Stored data

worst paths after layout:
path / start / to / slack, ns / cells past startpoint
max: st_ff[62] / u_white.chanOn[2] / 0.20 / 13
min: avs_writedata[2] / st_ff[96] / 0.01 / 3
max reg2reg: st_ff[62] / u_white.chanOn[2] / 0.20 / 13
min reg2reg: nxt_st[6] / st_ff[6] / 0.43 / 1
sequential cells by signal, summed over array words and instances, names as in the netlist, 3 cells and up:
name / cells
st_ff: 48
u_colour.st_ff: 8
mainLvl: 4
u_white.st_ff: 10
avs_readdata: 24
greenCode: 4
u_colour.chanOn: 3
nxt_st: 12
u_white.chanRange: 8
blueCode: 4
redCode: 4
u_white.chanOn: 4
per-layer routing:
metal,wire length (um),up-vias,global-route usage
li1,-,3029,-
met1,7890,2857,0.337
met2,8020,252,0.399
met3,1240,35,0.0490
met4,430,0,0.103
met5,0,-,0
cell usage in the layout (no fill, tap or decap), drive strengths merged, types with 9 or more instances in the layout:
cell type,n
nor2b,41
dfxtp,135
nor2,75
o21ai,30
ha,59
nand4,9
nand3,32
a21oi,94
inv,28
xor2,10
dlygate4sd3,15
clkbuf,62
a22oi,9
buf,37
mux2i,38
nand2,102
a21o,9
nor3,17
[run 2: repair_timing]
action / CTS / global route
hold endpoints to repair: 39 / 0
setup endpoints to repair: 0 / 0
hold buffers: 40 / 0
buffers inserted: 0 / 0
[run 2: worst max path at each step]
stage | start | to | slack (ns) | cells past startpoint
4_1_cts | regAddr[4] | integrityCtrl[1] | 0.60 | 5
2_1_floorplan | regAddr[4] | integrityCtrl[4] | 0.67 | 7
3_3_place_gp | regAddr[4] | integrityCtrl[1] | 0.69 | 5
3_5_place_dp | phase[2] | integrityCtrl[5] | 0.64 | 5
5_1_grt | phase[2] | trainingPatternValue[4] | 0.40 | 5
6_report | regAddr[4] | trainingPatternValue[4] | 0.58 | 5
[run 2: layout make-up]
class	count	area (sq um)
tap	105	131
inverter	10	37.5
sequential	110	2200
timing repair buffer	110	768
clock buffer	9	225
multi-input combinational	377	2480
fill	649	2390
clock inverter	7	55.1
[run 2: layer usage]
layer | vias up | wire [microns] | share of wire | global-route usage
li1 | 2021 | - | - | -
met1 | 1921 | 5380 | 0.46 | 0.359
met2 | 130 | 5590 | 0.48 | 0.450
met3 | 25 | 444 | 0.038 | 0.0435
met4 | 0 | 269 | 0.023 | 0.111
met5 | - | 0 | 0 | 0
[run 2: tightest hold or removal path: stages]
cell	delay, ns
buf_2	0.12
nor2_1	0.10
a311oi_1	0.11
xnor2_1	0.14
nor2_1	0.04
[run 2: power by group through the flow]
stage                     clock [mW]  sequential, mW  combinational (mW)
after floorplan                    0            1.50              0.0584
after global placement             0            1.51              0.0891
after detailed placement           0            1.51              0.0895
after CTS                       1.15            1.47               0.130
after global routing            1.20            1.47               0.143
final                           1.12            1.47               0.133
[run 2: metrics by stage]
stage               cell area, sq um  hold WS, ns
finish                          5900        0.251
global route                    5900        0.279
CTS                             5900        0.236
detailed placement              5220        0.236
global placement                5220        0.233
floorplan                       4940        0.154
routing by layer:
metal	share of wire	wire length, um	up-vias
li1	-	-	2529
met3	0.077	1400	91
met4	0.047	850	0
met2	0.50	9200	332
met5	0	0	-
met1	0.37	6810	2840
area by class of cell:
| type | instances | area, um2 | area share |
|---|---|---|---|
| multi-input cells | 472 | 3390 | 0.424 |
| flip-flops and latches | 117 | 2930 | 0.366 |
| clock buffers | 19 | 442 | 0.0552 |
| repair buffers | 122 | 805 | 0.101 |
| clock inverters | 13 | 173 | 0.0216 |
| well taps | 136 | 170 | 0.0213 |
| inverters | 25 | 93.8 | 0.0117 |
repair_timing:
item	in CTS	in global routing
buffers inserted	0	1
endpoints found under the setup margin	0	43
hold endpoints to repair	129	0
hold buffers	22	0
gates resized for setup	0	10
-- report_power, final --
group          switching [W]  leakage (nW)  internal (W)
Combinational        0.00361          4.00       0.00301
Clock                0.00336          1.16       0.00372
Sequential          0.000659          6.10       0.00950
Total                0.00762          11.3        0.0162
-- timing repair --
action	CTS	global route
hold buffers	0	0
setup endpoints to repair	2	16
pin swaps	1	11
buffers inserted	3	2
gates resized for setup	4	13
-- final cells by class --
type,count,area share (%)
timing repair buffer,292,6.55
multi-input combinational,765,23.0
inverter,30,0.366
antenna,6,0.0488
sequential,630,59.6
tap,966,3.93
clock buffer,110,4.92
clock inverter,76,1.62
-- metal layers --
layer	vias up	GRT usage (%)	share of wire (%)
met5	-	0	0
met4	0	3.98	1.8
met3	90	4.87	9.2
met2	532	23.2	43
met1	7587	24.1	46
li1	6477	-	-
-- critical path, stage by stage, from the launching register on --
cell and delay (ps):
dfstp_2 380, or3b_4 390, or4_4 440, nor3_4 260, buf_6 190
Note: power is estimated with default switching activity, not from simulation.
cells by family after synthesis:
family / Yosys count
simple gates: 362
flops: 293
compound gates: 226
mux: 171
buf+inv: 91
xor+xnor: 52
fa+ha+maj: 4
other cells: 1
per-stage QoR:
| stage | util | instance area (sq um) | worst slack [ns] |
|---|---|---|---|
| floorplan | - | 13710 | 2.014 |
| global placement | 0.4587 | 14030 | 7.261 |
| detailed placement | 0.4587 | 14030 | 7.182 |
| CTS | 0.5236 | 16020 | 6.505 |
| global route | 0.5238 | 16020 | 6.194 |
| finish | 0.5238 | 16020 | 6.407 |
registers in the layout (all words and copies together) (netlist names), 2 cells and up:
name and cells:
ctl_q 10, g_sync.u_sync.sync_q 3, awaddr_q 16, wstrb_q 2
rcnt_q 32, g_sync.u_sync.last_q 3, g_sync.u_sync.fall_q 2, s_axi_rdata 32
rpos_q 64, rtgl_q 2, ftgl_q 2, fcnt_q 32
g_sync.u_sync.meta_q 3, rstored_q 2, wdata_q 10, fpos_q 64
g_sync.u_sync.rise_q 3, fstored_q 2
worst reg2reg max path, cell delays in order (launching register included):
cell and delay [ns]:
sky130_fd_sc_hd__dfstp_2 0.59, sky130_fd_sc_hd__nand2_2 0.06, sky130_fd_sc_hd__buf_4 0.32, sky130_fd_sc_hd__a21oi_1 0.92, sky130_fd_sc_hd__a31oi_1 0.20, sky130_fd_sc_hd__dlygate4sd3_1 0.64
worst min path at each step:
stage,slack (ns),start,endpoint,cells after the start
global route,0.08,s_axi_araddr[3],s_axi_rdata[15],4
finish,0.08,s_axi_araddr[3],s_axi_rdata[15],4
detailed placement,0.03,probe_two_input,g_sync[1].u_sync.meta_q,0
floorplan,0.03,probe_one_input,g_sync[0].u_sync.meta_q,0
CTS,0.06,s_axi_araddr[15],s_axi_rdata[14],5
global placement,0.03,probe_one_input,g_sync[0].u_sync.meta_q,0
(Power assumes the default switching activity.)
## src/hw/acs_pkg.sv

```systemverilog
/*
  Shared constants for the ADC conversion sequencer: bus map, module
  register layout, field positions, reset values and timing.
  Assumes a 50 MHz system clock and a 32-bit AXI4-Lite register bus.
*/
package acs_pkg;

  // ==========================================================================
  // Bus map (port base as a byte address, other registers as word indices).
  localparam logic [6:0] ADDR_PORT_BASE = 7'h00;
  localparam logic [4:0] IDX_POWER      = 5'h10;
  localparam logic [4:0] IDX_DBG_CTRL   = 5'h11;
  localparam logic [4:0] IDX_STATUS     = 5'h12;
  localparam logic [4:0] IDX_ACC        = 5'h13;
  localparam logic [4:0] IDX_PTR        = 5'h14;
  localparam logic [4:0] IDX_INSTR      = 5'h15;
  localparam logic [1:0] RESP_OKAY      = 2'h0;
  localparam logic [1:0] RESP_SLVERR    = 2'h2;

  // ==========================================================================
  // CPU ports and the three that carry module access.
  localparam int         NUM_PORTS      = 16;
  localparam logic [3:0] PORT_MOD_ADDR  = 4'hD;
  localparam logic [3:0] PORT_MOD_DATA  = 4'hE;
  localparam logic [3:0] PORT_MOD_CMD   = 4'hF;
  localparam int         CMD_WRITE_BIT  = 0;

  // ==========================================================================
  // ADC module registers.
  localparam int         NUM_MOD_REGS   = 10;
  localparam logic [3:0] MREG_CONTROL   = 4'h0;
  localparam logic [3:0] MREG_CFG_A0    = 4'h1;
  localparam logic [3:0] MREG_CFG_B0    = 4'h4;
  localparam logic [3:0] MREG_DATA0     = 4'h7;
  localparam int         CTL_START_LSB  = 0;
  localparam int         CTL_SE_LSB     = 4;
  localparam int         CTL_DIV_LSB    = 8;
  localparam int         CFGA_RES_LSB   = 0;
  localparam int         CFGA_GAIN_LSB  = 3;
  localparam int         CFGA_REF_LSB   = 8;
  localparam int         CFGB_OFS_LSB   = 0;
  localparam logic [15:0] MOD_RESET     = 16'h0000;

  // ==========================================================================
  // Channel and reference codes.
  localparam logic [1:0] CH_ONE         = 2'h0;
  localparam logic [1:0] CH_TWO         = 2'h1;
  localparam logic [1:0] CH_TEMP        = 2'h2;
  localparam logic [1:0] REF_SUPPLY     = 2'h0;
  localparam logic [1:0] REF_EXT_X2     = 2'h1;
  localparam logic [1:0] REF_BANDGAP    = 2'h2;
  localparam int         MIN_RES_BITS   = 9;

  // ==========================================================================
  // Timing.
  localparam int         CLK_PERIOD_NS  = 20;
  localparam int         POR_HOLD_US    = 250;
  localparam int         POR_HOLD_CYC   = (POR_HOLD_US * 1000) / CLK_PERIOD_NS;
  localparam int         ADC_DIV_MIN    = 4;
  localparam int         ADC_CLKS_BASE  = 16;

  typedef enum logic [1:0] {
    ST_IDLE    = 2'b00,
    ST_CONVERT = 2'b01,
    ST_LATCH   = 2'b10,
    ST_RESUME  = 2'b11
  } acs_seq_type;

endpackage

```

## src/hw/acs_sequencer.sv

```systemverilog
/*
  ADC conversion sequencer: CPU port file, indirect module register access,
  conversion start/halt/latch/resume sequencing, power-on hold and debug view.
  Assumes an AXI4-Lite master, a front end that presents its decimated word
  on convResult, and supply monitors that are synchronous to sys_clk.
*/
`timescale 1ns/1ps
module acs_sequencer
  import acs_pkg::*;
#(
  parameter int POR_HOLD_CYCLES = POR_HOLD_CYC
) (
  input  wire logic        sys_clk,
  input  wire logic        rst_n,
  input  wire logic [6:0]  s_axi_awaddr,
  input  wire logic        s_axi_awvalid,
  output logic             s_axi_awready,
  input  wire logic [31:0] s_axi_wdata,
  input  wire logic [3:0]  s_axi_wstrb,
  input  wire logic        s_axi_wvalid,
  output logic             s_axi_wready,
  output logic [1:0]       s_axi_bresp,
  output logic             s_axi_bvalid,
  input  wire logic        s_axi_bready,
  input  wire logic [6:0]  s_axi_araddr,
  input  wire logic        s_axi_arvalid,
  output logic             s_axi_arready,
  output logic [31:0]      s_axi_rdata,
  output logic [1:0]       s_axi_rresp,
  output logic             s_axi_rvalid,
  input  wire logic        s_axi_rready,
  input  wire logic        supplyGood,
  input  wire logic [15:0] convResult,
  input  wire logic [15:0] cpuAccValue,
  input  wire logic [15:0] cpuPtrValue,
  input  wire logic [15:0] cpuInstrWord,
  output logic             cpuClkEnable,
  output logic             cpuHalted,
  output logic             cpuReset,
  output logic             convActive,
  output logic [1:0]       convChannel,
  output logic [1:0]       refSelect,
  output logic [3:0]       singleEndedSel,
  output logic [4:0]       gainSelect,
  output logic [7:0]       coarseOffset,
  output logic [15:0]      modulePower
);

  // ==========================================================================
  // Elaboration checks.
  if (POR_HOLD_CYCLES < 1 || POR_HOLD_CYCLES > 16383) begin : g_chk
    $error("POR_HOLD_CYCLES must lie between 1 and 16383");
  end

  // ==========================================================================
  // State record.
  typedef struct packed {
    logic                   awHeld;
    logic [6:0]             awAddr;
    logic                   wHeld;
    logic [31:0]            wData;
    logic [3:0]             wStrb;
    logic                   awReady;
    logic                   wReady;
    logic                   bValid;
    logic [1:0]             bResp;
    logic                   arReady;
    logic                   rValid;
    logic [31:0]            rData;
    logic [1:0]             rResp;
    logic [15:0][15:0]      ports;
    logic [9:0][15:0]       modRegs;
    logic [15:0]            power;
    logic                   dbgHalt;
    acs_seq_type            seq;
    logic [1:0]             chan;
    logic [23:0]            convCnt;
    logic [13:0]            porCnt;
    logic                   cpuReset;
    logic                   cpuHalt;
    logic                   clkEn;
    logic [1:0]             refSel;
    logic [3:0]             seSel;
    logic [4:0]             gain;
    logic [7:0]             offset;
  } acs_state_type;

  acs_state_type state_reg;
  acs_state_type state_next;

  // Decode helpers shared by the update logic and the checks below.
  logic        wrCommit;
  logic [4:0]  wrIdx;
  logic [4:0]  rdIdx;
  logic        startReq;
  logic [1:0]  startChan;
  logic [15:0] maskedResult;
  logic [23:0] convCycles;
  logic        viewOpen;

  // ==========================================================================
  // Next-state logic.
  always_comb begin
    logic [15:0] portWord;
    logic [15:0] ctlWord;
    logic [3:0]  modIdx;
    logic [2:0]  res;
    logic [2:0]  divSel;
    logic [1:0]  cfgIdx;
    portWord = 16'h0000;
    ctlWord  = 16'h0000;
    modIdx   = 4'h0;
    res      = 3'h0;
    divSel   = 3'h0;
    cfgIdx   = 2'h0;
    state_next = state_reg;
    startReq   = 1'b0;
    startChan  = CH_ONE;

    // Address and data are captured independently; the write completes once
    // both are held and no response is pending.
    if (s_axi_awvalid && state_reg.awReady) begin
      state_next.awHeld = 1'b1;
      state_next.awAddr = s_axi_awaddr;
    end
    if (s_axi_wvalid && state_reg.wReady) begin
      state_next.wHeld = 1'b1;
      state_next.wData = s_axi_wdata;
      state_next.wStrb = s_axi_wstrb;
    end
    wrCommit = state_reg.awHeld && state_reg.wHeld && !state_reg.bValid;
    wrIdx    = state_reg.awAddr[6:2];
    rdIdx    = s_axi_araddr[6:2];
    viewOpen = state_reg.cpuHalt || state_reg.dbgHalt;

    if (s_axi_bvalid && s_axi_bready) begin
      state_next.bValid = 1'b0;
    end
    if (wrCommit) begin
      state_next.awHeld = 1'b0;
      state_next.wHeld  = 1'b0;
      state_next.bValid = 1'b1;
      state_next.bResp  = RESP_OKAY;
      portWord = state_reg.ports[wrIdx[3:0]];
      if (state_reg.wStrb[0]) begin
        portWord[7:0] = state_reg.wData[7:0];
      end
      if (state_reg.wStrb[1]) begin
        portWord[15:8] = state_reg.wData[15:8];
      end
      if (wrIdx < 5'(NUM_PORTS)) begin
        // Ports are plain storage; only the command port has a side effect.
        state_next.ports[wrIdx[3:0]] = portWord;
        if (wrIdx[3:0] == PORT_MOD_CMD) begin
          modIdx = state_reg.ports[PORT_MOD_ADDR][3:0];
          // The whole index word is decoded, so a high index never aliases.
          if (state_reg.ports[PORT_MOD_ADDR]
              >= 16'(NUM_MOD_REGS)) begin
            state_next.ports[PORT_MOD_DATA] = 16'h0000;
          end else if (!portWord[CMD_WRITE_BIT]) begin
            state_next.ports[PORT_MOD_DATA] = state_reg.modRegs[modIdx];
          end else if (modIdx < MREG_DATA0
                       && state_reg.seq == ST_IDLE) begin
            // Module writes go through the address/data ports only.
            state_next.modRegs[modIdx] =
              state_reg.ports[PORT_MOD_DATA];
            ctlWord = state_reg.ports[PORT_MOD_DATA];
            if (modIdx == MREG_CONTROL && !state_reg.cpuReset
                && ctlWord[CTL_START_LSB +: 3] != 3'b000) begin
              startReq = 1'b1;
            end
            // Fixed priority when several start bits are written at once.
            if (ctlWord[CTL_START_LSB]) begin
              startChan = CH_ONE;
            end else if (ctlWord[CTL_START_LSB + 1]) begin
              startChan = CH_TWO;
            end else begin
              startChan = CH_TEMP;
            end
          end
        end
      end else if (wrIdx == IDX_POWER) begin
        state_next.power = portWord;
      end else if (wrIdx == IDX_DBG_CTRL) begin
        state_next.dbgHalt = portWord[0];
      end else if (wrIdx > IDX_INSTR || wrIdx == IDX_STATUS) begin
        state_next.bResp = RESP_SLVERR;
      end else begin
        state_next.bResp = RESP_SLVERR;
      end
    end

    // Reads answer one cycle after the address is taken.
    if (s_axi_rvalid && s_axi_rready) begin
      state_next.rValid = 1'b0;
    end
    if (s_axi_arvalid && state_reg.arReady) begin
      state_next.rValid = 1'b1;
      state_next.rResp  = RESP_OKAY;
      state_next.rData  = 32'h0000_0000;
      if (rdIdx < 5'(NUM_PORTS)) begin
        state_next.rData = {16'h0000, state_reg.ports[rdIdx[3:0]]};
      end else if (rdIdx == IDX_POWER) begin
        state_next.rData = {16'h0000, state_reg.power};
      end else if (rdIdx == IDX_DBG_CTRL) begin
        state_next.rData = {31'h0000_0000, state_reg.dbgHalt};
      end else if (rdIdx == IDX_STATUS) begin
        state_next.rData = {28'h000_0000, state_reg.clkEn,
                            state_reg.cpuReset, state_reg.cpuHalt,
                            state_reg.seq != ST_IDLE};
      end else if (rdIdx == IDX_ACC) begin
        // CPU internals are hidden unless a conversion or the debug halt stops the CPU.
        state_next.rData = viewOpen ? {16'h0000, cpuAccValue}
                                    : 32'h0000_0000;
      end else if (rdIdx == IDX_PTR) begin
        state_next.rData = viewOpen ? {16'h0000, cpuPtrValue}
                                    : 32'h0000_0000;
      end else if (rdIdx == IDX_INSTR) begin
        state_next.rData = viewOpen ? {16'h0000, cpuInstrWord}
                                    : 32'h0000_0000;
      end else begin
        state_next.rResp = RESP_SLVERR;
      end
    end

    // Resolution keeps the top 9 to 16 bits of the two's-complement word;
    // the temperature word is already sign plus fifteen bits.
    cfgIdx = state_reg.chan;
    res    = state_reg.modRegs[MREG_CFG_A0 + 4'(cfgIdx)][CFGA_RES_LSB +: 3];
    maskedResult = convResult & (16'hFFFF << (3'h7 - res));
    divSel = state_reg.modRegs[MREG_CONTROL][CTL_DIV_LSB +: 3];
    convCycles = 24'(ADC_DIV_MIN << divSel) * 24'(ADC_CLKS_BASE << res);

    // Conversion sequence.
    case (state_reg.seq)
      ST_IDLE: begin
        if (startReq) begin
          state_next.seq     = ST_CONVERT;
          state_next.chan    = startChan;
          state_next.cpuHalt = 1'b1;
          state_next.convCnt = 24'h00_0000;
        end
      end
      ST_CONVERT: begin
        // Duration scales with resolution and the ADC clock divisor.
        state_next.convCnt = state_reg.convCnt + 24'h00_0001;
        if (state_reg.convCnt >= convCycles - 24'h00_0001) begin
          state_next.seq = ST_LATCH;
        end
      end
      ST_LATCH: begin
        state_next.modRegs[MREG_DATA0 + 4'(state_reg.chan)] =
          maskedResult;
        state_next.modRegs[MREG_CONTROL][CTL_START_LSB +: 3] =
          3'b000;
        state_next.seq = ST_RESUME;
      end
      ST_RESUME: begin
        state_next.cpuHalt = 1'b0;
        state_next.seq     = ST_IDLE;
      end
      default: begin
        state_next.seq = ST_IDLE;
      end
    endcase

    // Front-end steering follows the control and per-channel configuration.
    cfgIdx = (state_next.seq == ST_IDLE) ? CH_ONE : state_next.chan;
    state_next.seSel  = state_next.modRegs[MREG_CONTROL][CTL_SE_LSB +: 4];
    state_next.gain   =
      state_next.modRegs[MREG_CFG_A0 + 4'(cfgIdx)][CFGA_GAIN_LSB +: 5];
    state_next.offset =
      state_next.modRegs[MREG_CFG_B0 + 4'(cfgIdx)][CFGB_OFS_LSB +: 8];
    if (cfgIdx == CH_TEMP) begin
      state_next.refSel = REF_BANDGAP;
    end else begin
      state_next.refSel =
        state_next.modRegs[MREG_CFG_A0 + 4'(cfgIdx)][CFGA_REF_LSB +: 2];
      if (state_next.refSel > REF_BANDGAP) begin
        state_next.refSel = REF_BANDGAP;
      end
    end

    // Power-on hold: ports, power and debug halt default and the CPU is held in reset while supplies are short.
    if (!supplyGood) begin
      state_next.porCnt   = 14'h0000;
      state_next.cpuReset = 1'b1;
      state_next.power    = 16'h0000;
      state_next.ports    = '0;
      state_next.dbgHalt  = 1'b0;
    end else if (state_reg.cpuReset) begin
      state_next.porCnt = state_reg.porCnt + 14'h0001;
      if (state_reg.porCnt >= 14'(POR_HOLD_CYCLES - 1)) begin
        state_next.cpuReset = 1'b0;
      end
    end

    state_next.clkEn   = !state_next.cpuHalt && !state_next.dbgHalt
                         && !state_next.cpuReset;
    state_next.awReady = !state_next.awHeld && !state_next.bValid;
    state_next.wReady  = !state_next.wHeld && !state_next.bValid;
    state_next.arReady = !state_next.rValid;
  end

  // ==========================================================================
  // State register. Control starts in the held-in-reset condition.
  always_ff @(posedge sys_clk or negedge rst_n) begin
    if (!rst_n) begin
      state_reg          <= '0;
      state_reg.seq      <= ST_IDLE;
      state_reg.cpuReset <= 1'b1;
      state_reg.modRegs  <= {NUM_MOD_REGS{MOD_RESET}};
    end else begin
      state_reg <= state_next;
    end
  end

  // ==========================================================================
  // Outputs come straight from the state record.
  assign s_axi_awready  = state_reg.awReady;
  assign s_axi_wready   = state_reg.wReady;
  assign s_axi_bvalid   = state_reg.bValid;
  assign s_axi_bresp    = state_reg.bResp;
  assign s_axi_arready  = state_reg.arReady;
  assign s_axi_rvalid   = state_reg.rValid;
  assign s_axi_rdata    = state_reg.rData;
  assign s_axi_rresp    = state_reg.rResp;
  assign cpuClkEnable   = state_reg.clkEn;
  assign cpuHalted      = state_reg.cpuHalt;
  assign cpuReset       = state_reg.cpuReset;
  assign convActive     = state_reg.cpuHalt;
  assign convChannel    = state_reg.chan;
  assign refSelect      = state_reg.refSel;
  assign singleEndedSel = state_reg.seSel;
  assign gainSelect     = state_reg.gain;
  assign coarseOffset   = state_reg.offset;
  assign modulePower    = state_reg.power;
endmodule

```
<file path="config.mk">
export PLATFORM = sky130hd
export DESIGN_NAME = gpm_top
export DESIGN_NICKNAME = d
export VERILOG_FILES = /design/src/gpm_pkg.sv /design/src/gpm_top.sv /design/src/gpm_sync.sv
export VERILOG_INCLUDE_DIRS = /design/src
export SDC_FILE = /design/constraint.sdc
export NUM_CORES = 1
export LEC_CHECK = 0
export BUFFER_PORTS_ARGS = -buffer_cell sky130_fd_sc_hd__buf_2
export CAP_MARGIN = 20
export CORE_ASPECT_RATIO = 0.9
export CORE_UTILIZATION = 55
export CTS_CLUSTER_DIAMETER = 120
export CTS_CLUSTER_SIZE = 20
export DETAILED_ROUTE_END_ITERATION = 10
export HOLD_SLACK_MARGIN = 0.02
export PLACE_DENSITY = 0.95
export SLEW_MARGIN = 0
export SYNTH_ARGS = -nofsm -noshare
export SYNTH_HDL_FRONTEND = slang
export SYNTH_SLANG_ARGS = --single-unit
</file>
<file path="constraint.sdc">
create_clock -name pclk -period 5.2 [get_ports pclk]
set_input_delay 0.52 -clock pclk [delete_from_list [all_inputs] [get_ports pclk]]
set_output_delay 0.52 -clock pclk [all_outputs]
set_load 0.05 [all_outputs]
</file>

> _Problem details_: Your answer must consist solely of the lines from the top of the entries above through the line containing "setup endpoints to repair: 0 / 0", copied exactly, both ends included.

> _Written response_:
worst paths after layout:
path / start / to / slack, ns / cells past startpoint
max: st_ff[62] / u_white.chanOn[2] / 0.20 / 13
min: avs_writedata[2] / st_ff[96] / 0.01 / 3
max reg2reg: st_ff[62] / u_white.chanOn[2] / 0.20 / 13
min reg2reg: nxt_st[6] / st_ff[6] / 0.43 / 1
sequential cells by signal, summed over array words and instances, names as in the netlist, 3 cells and up:
name / cells
st_ff: 48
u_colour.st_ff: 8
mainLvl: 4
u_white.st_ff: 10
avs_readdata: 24
greenCode: 4
u_colour.chanOn: 3
nxt_st: 12
u_white.chanRange: 8
blueCode: 4
redCode: 4
u_white.chanOn: 4
per-layer routing:
metal,wire length (um),up-vias,global-route usage
li1,-,3029,-
met1,7890,2857,0.337
met2,8020,252,0.399
met3,1240,35,0.0490
met4,430,0,0.103
met5,0,-,0
cell usage in the layout (no fill, tap or decap), drive strengths merged, types with 9 or more instances in the layout:
cell type,n
nor2b,41
dfxtp,135
nor2,75
o21ai,30
ha,59
nand4,9
nand3,32
a21oi,94
inv,28
xor2,10
dlygate4sd3,15
clkbuf,62
a22oi,9
buf,37
mux2i,38
nand2,102
a21o,9
nor3,17
[run 2: repair_timing]
action / CTS / global route
hold endpoints to repair: 39 / 0
setup endpoints to repair: 0 / 0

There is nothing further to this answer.